We’ve spent so much time agonizing over this question that we have avoided the terrestrial reality that we are not alone. Living alongside us are thousands of apes who share our proclivities for creativity, violence, love, independence, dominance, cooperation and so much more. They give us innumerable insights into both our own evolutionary tale and our place on this planet.
In the past, we viewed them as wild people, happily living apart from civilization. Yet today, these species are dying. Every single species of great ape is either endangered or critically endangered, something which is only exacerbated by poaching, climate change and habitat destruction. While humans continue to obliterate previous population records, chimpanzees have fallen to as few as 170,000 alive in the wild from a peak of nearly 2 million only a hundred years ago. In Indonesia, orangutans have lost 80% of their habitat in only 20 years, and the population of the Tapanuli orangutans has dropped to a mere 800. In just 50 years, gorillas and orangutans may be extinct in the wild, with chimpanzees and bonobos not far behind.
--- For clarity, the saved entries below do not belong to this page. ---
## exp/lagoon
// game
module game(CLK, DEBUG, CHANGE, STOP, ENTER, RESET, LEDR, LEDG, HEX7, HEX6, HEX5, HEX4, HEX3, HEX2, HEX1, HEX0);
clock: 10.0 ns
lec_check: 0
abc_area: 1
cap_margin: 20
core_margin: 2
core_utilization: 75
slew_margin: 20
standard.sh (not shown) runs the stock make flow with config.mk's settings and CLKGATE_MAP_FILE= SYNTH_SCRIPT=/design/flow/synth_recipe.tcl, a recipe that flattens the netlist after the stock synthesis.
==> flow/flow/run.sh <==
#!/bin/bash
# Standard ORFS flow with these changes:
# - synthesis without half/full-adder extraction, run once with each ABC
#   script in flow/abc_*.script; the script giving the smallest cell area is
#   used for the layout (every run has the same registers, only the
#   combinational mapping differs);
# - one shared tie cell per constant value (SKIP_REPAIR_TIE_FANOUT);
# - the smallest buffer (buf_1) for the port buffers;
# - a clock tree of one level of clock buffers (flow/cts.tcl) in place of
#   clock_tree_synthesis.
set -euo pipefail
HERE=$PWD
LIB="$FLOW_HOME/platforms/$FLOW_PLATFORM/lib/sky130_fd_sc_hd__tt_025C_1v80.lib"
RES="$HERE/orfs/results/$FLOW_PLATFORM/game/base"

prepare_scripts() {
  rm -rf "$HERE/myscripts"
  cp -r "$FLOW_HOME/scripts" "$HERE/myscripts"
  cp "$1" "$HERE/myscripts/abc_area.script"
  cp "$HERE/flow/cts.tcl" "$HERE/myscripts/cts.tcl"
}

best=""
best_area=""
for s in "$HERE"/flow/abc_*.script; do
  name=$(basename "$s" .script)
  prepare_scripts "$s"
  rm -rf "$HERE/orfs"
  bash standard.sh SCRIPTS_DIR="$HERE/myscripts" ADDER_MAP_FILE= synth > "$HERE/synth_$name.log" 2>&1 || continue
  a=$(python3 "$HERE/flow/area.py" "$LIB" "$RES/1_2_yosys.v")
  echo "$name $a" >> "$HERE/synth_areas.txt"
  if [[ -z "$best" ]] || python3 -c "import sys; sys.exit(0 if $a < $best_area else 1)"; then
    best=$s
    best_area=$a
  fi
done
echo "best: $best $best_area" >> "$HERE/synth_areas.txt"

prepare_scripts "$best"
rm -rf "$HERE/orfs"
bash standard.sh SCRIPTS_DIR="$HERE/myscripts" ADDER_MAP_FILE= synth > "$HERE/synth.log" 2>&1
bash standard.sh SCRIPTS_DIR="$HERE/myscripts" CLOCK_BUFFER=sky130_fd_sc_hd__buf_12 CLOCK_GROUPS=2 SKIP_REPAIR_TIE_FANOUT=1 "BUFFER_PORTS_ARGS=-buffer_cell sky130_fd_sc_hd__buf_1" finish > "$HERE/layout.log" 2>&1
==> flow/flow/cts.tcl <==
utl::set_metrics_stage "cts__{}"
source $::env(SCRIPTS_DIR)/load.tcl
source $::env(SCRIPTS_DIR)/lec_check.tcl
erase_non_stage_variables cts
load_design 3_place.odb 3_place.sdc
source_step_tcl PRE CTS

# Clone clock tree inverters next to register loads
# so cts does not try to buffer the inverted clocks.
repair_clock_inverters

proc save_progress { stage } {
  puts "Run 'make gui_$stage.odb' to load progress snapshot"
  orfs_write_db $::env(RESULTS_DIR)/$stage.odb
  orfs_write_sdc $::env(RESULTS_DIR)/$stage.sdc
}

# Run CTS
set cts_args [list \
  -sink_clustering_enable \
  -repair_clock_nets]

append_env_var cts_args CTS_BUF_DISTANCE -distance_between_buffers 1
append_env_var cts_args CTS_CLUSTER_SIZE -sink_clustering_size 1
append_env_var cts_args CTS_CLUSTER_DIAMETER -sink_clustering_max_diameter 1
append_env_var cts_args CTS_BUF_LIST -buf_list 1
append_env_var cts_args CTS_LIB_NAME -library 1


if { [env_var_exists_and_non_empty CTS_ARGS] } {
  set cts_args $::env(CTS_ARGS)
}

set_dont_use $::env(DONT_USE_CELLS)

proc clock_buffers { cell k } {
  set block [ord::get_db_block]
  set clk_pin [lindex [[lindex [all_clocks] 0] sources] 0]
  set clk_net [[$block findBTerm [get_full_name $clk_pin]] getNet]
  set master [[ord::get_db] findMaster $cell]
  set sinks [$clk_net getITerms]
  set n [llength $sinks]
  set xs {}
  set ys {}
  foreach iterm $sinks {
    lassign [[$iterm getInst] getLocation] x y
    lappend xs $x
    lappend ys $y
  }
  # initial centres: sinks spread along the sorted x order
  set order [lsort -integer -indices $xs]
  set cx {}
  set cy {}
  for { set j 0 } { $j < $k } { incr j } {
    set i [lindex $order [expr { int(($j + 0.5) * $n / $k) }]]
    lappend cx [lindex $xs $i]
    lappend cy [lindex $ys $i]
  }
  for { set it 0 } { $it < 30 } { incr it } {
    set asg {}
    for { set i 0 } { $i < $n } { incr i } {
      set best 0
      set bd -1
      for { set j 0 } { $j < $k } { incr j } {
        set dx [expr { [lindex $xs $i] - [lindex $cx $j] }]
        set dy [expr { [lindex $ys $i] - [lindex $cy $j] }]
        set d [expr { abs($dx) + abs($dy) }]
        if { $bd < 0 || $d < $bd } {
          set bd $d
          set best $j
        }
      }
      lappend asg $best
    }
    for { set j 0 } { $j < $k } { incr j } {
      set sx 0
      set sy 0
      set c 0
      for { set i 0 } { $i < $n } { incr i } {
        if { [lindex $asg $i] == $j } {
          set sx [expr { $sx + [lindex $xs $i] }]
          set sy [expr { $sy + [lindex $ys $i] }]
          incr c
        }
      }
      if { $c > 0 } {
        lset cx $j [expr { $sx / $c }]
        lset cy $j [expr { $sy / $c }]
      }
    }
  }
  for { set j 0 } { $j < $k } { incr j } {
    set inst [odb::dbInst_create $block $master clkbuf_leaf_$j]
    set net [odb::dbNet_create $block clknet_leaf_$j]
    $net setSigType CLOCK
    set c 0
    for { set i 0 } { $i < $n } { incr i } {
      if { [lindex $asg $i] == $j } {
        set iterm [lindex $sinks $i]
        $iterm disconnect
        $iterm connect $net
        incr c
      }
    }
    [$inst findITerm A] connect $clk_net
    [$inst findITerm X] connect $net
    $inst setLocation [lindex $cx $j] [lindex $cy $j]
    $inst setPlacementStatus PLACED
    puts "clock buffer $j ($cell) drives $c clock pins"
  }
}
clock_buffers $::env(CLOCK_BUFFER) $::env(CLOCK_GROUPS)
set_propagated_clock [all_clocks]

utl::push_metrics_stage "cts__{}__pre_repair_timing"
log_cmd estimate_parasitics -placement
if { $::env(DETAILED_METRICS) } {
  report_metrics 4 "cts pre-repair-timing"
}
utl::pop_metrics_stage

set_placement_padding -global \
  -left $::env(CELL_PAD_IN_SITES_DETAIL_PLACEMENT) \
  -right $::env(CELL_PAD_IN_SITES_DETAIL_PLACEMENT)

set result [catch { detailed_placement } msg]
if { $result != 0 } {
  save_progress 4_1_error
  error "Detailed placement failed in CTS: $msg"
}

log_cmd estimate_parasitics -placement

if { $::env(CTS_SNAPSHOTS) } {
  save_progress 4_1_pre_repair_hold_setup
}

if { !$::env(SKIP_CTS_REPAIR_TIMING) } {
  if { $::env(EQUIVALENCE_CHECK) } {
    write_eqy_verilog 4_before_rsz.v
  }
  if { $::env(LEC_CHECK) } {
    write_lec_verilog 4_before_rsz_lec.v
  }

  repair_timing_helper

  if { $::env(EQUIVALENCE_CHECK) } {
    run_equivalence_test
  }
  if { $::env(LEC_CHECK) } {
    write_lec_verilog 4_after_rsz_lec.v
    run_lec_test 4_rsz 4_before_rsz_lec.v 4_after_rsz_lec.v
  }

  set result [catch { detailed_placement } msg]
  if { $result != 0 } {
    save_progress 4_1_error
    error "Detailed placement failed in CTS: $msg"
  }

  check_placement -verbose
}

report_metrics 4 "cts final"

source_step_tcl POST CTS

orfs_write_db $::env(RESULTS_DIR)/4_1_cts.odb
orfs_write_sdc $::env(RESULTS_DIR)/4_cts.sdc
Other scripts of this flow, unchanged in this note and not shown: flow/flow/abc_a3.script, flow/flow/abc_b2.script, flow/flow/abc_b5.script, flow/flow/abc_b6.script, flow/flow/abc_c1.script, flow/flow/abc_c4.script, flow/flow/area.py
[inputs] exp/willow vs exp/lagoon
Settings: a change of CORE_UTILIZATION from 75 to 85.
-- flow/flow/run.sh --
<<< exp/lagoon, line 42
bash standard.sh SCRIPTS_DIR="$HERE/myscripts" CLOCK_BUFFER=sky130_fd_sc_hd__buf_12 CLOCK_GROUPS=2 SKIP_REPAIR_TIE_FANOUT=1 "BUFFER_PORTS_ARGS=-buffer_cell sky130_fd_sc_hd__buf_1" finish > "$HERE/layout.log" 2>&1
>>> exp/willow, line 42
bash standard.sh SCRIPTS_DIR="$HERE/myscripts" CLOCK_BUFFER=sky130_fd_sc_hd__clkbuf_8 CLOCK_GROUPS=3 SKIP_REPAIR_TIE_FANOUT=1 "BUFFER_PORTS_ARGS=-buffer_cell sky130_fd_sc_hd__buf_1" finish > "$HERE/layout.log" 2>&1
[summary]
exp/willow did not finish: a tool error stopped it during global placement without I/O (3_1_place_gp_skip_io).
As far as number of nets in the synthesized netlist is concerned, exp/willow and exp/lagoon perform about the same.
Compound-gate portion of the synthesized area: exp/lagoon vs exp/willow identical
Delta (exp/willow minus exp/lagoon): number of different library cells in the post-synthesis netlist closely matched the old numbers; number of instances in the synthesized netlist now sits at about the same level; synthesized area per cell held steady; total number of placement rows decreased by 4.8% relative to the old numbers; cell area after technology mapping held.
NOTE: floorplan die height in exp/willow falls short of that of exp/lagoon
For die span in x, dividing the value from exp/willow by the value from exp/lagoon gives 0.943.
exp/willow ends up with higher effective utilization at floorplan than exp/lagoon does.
From an optimization exercise on the open Yosys and OpenROAD flow, aimed at small area and a short achievable clock period; shortcuts taken in it are not production practice.
Where RTL was checked, it was by simulation tests only, not by an equivalence proof against the original.
For run 3, only the layout was checked, not whether the RTL still works.
Power and IR drop assume default switching activity.

## config.mk

```make
export PLATFORM = sky130hd
export DESIGN_NAME = ALU_TOP
export DESIGN_NICKNAME = ALU_TOP
export VERILOG_FILES = /design/flow/design.v
export SDC_FILE = /design/flow/constraint.sdc
export NUM_CORES = 4
export LEC_CHECK = 0
export ABC_AREA = 1
export CAP_MARGIN = 50
export CORE_MARGIN = 2
export CORE_UTILIZATION = 50
export SLEW_MARGIN = 70
```

## constraint.sdc

```tcl
create_clock -name core_clock -period 84.0 [get_ports {clk}]
set_input_delay 16.8000 -clock core_clock [delete_from_list [all_inputs] [get_ports {clk}]]
set_output_delay 16.8000 -clock core_clock [all_outputs]
set_load 0.01 [all_outputs]
```
This design comes from an exercise in tuning for small area, a short achievable clock period and few clock cycles per item on the open sky130 flow, not from production work.
Function was checked by simulation only, so behaviour that the tests miss may differ from the original.

$ cat run.sh
#!/bin/bash
# synth_recipe.tcl (not shown) runs the flow's synth.tcl, then flattens the netlist and writes it again
# the make line also repeats each setting of config.mk as NAME=value (left out here)
make -C /OpenROAD-flow-scripts/flow DESIGN_CONFIG=/design/flow/config.mk WORK_HOME=/design/flow/orfs CLKGATE_MAP_FILE= SYNTH_SCRIPT=/design/flow/synth_recipe.tcl finish
$ cat config.mk
export PLATFORM = sky130hd
export DESIGN_NAME = rsa
export DESIGN_NICKNAME = rsa
export VERILOG_FILES = /design/flow/design.v
export SDC_FILE = /design/flow/constraint.sdc
export NUM_CORES = 4
export LEC_CHECK = 0
export CAP_MARGIN = 20
export CORE_MARGIN = 2
export CORE_UTILIZATION = 40
export PLACE_DENSITY = 0.6
export SLEW_MARGIN = 20
$ cat constraint.sdc
create_clock -name core_clock -period 15.0 [get_ports {clk}]
set_input_delay 3.0000 -clock core_clock [delete_from_list [all_inputs] [get_ports {clk}]]
set_output_delay 3.0000 -clock core_clock [all_outputs]
set_load 0.01 [all_outputs]
$ cat design.v
module rsa #(
    parameter WIDTH = 32,
    parameter E_BITS = 32
)(
    input  wire                   clk,
    input  wire                   rst,
    input  wire                   start,
    input  wire [WIDTH-1:0]       M,
    input  wire [E_BITS-1:0]      E,
    input  wire [WIDTH-1:0]       N,
    input  wire [WIDTH-1:0]       N_INV,
    input  wire [WIDTH-1:0]       R2_MOD_N,
    output wire [WIDTH-1:0]       C,
    output reg                    done
);
    localparam K  = 4;           
    localparam W  = 38;          
    localparam AW = 34;          
    localparam PH_IDLE = 3'd0, PH_C1 = 3'd1, PH_C2 = 3'd2, PH_WAIT = 3'd3,
               PH_SQ = 3'd4, PH_MUL = 3'd5, PH_FIN = 3'd6;
    reg  [2:0]    ph;
    reg           it;          
    reg  [3:0]    j;           
    reg  [32:0]   res;         
    reg  [32:0]   mr;          
    reg  [AW-1:0] s, c;        
    reg           cin;         
    reg  [K-1:0]  a;           
    reg  [31:0]   er;          
    reg  [4:0]    cnt;         
    reg  [31:0]   nr;          
    reg           ez;          
    reg           isn;         
    assign C = res[31:0];
    reg  [3:0] np, npr;
    always @(*) begin
        case (N[3:1])
            3'd0: np = 4'd15;
            3'd1: np = 4'd5;
            3'd2: np = 4'd3;
            3'd3: np = 4'd9;
            3'd4: np = 4'd7;
            3'd5: np = 4'd13;
            3'd6: np = 4'd11;
            default: np = 4'd1;
        endcase
    end
    wire [3:0] u = s[3:0] + c[3:0] + {3'b0, cin} + (a * res[3:0]);
    wire [7:0] qm = u * npr;
    wire [3:0] q = qm[3:0];
    wire [W-1:0] b0 = a[0] ? {5'b0, res}        : {W{1'b0}};
    wire [W-1:0] b1 = a[1] ? {4'b0, res, cin}   : {{(W-1){1'b0}}, cin};
    wire [W-1:0] b2 = a[2] ? {3'b0, res, 2'b0}  : {W{1'b0}};
    wire [W-1:0] b3 = a[3] ? {2'b0, res, 3'b0}  : {W{1'b0}};
    wire [W-1:0] n0 = q[0] ? {6'b0, nr}         : {W{1'b0}};
    wire [W-1:0] n1 = q[1] ? {5'b0, nr, 1'b0}   : {W{1'b0}};
    wire [W-1:0] n2 = q[2] ? {4'b0, nr, 2'b0}   : {W{1'b0}};
    wire [W-1:0] n3 = q[3] ? {3'b0, nr, 3'b0}   : {W{1'b0}};
    wire [W-1:0] s0 = {4'b0, s};
    wire [W-1:0] c0 = {4'b0, c};
    wire [W-1:0] l1a_s = s0 ^ c0 ^ b0;
    wire [W-1:0] l1a_c = ((s0 & c0) | (s0 & b0) | (c0 & b0)) << 1;
    wire [W-1:0] l1b_s = b1 ^ b2 ^ b3;
    wire [W-1:0] l1b_c = ((b1 & b2) | (b1 & b3) | (b2 & b3)) << 1;
    wire [W-1:0] l2_s  = l1a_s ^ l1a_c ^ l1b_s;
    wire [W-1:0] l2_c  = ((l1a_s & l1a_c) | (l1a_s & l1b_s) | (l1a_c & l1b_s)) << 1;
    wire [W-1:0] l3_s  = l2_s ^ l2_c ^ l1b_c;
    wire [W-1:0] l3_c  = ((l2_s & l2_c) | (l2_s & l1b_c) | (l2_c & l1b_c)) << 1;
    wire [W-1:0] l4a_s = l3_s ^ l3_c ^ n0;
    wire [W-1:0] l4a_c = ((l3_s & l3_c) | (l3_s & n0) | (l3_c & n0)) << 1;
    wire [W-1:0] l4b_s = n1 ^ n2 ^ n3;
    wire [W-1:0] l4b_c = ((n1 & n2) | (n1 & n3) | (n2 & n3)) << 1;
    wire [W-1:0] l5_s  = l4a_s ^ l4a_c ^ l4b_s;
    wire [W-1:0] l5_c  = ((l4a_s & l4a_c) | (l4a_s & l4b_s) | (l4a_c & l4b_s)) << 1;
    wire [W-1:0] l6_s  = l5_s ^ l5_c ^ l4b_c;
    wire [W-1:0] l6_c  = ((l5_s & l5_c) | (l5_s & l4b_c) | (l5_c & l4b_c)) << 1;
    wire cin_n = |{l6_s[K-1:0], l6_c[K-1:0]};
    wire [AW-1:0] sum = s + c + {{(AW-1){1'b0}}, cin};
    wire [3:0] jn = it ? j + 4'd1 : 4'd0;    
    wire [35:0] res_w = {3'b0, res};
    wire [35:0] mr_w  = {3'b0, mr};
    reg  [3:0] res_d, mr_d;
    always @(*) begin
        case (jn)
            4'd0: begin res_d = res_w[3:0];   mr_d = mr_w[3:0];   end
            4'd1: begin res_d = res_w[7:4];   mr_d = mr_w[7:4];   end
            4'd2: begin res_d = res_w[11:8];  mr_d = mr_w[11:8];  end
            4'd3: begin res_d = res_w[15:12]; mr_d = mr_w[15:12]; end
            4'd4: begin res_d = res_w[19:16]; mr_d = mr_w[19:16]; end
            4'd5: begin res_d = res_w[23:20]; mr_d = mr_w[23:20]; end
            4'd6: begin res_d = res_w[27:24]; mr_d = mr_w[27:24]; end
            4'd7: begin res_d = res_w[31:28]; mr_d = mr_w[31:28]; end
            4'd8: begin res_d = res_w[35:32]; mr_d = mr_w[35:32]; end
            default: begin res_d = 4'd0; mr_d = 4'd0; end
        endcase
    end
    wire last = (ph == PH_C1) ? (j == 4'd13) : (j == 4'd8);
    wire norm = er[31] | (cnt == 5'd0);
    wire nshift = !norm;
    reg [2:0] ph_nx;
    always @(*) begin
        case (ph)
            PH_C1:   ph_nx = PH_C2;
            PH_C2:   ph_nx = ez ? PH_FIN : (!norm ? PH_WAIT : (cnt == 5'd0 ? PH_FIN : PH_SQ));
            PH_WAIT: ph_nx = !norm ? PH_WAIT : (cnt == 5'd0 ? PH_FIN : PH_SQ);
            PH_SQ:   ph_nx = er[30] ? PH_MUL : (cnt == 5'd1 ? PH_FIN : PH_SQ);
            PH_MUL:  ph_nx = (cnt == 5'd1) ? PH_FIN : PH_SQ;
            default: ph_nx = PH_IDLE;
        endcase
    end
    always @(posedge clk) begin
        nr  <= N;
        npr <= np;
        ez  <= ~|er;
        isn <= (res == {1'b0, nr});
        if (rst) begin
            ph   <= PH_IDLE;
            it   <= 1'b0;
            done <= 1'b0;
        end else begin
            done <= 1'b0;
            if (ph == PH_IDLE) begin
                if (start) begin
                    ph  <= PH_C1;
                    it  <= 1'b1;
                    j   <= 4'd0;
                    res <= {1'b0, R2_MOD_N};
                    er  <= E;
                    cnt <= 5'd31;
                    s   <= {AW{1'b0}};
                    c   <= {AW{1'b0}};
                    cin <= 1'b0;
                    a   <= R2_MOD_N[3:0];
                end
            end else begin
                if ((ph == PH_C1 || ph == PH_C2 || ph == PH_WAIT) && nshift) begin
                    er  <= {er[30:0], 1'b0};
                    cnt <= cnt - 5'd1;
                end
                if (ph == PH_WAIT) begin
                    if (norm) begin
                        ph <= ph_nx;
                        it <= 1'b1;
                        j  <= 4'd0;
                        a  <= (cnt == 5'd0) ? 4'd1 : res[3:0];
                    end
                end else if (it) begin
                    s   <= l6_s[W-1:K];
                    c   <= l6_c[W-1:K];
                    cin <= cin_n;
                    j   <= j + 4'd1;
                    if (last) it <= 1'b0;
                    case (ph)
                        PH_C1, PH_SQ: a <= res_d;
                        PH_C2:        a <= ez ? 4'd0 : mr_d;
                        PH_MUL:       a <= mr_d;
                        default:      a <= 4'd0;
                    endcase
                end else begin
                    s   <= {AW{1'b0}};
                    c   <= {AW{1'b0}};
                    cin <= 1'b0;
                    j   <= 4'd0;
                    ph  <= ph_nx;
                    it  <= (ph_nx != PH_WAIT) && (ph != PH_FIN);
                    case (ph)
                        PH_C1: begin
                            mr  <= sum[32:0];
                            res <= ez ? sum[32:0] : {1'b0, M};
                            a   <= ez ? 4'd1 : sum[3:0];
                        end
                        PH_C2: begin
                            res <= sum[32:0];
                            mr  <= sum[32:0];
                            a   <= (ph_nx == PH_FIN) ? 4'd1 : sum[3:0];
                        end
                        PH_SQ: begin
                            res <= sum[32:0];
                            if (er[30]) begin
                                a <= mr[3:0];
                            end else begin
                                er  <= {er[30:0], 1'b0};
                                cnt <= cnt - 5'd1;
                                a   <= (ph_nx == PH_FIN) ? 4'd1 : sum[3:0];
                            end
                        end
                        PH_MUL: begin
                            res <= sum[32:0];
                            er  <= {er[30:0], 1'b0};
                            cnt <= cnt - 5'd1;
                            a   <= (ph_nx == PH_FIN) ? 4'd1 : sum[3:0];
                        end
                        default: begin    
                            res  <= isn ? 33'd0 : sum[32:0];
                            done <= 1'b1;
                        end
                    endcase
                end
            end
        end
    end
endmodule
If these species die, we will no longer be the fifth great ape, but the only great ape. We will have fulfilled our greatest fears. We will truly be alone. It is our obligation to support and broaden current conservation efforts not just because we are humans with the ability to do so, but because we are also animals and should find some kinship with our evolutionary cousins.
At the end of our conversation, I asked Minati if there was something he wanted me, and the future reader, to take away. Although our conversation ranged everywhere from the scientific minutiae of primatology, the logistics of granting apes civil rights and the racism of ape as a dehumanizing term, he brought us back to the basics. That we, ourselves, are not so different from the ape.
“I would like to emphasize this point that at the end of the day, we are animals,” Mitani said. “Just in what we named ourselves, scientifically, Homosapien — wise man — we have this elevated kind of hottie opinion of ourselves. We elevate ourselves to a level that I’m not sure we should.”